- Task goal:
The whole listing is to be restated, character for character.

________________________________________

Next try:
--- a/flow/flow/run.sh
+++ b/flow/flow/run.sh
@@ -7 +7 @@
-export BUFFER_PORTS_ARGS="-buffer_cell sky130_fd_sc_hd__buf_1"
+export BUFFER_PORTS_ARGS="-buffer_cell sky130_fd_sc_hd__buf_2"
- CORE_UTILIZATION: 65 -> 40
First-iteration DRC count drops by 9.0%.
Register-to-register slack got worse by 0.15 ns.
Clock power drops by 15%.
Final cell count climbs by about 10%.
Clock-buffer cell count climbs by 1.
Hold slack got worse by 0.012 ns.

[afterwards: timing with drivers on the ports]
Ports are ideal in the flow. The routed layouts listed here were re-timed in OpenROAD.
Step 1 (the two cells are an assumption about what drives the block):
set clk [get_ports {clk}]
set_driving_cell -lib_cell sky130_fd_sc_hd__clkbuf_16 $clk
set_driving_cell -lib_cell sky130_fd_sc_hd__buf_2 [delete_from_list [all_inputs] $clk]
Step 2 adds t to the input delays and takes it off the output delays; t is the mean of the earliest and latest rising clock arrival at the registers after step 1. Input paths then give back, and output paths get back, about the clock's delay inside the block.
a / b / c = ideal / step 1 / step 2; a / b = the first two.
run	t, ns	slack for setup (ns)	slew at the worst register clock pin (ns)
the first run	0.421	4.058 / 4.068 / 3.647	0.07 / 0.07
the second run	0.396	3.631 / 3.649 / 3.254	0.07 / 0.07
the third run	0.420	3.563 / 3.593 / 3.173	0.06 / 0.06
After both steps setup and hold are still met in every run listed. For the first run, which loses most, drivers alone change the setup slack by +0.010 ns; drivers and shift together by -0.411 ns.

________________________________________

- Answer space:
Next try:
--- a/flow/flow/run.sh
+++ b/flow/flow/run.sh
@@ -7 +7 @@
-export BUFFER_PORTS_ARGS="-buffer_cell sky130_fd_sc_hd__buf_1"
+export BUFFER_PORTS_ARGS="-buffer_cell sky130_fd_sc_hd__buf_2"
- CORE_UTILIZATION: 65 -> 40
First-iteration DRC count drops by 9.0%.
Register-to-register slack got worse by 0.15 ns.
Clock power drops by 15%.
Final cell count climbs by about 10%.
Clock-buffer cell count climbs by 1.
Hold slack got worse by 0.012 ns.

[afterwards: timing with drivers on the ports]
Ports are ideal in the flow. The routed layouts listed here were re-timed in OpenROAD.
Step 1 (the two cells are an assumption about what drives the block):
set clk [get_ports {clk}]
set_driving_cell -lib_cell sky130_fd_sc_hd__clkbuf_16 $clk
set_driving_cell -lib_cell sky130_fd_sc_hd__buf_2 [delete_from_list [all_inputs] $clk]
Step 2 adds t to the input delays and takes it off the output delays; t is the mean of the earliest and latest rising clock arrival at the registers after step 1. Input paths then give back, and output paths get back, about the clock's delay inside the block.
a / b / c = ideal / step 1 / step 2; a / b = the first two.
run	t, ns	slack for setup (ns)	slew at the worst register clock pin (ns)
the first run	0.421	4.058 / 4.068 / 3.647	0.07 / 0.07
the second run	0.396	3.631 / 3.649 / 3.254	0.07 / 0.07
the third run	0.420	3.563 / 3.593 / 3.173	0.06 / 0.06
After both steps setup and hold are still met in every run listed. For the first run, which loses most, drivers alone change the setup slack by +0.010 ns; drivers and shift together by -0.411 ns.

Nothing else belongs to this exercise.